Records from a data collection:
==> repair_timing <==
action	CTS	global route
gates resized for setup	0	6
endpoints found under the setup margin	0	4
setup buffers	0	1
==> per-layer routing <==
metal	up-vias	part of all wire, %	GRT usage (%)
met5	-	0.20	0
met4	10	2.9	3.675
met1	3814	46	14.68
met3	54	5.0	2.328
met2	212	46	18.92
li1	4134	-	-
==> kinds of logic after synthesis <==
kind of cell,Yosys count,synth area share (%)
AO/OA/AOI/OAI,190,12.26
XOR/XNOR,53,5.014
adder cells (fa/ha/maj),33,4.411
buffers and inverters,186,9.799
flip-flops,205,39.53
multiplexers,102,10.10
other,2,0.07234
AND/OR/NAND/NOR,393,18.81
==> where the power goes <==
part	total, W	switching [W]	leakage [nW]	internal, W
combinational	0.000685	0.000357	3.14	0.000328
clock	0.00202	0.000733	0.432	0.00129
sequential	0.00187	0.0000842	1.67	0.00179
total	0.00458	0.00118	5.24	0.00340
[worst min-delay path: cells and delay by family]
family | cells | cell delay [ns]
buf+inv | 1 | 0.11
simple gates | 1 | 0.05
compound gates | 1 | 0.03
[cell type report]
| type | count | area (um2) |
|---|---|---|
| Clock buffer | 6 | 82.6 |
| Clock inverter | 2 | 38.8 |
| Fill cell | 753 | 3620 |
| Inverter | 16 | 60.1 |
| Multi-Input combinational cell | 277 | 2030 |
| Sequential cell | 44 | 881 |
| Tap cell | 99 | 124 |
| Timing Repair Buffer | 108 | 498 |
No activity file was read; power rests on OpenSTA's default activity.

• Exercise prompt:
Would you transcribe the entries above exactly as they appear?

• Answer section:
==> repair_timing <==
action	CTS	global route
gates resized for setup	0	6
endpoints found under the setup margin	0	4
setup buffers	0	1
==> per-layer routing <==
metal	up-vias	part of all wire, %	GRT usage (%)
met5	-	0.20	0
met4	10	2.9	3.675
met1	3814	46	14.68
met3	54	5.0	2.328
met2	212	46	18.92
li1	4134	-	-
==> kinds of logic after synthesis <==
kind of cell,Yosys count,synth area share (%)
AO/OA/AOI/OAI,190,12.26
XOR/XNOR,53,5.014
adder cells (fa/ha/maj),33,4.411
buffers and inverters,186,9.799
flip-flops,205,39.53
multiplexers,102,10.10
other,2,0.07234
AND/OR/NAND/NOR,393,18.81
==> where the power goes <==
part	total, W	switching [W]	leakage [nW]	internal, W
combinational	0.000685	0.000357	3.14	0.000328
clock	0.00202	0.000733	0.432	0.00129
sequential	0.00187	0.0000842	1.67	0.00179
total	0.00458	0.00118	5.24	0.00340
[worst min-delay path: cells and delay by family]
family | cells | cell delay [ns]
buf+inv | 1 | 0.11
simple gates | 1 | 0.05
compound gates | 1 | 0.03
[cell type report]
| type | count | area (um2) |
|---|---|---|
| Clock buffer | 6 | 82.6 |
| Clock inverter | 2 | 38.8 |
| Fill cell | 753 | 3620 |
| Inverter | 16 | 60.1 |
| Multi-Input combinational cell | 277 | 2030 |
| Sequential cell | 44 | 881 |
| Tap cell | 99 | 124 |
| Timing Repair Buffer | 108 | 498 |
No activity file was read; power rests on OpenSTA's default activity.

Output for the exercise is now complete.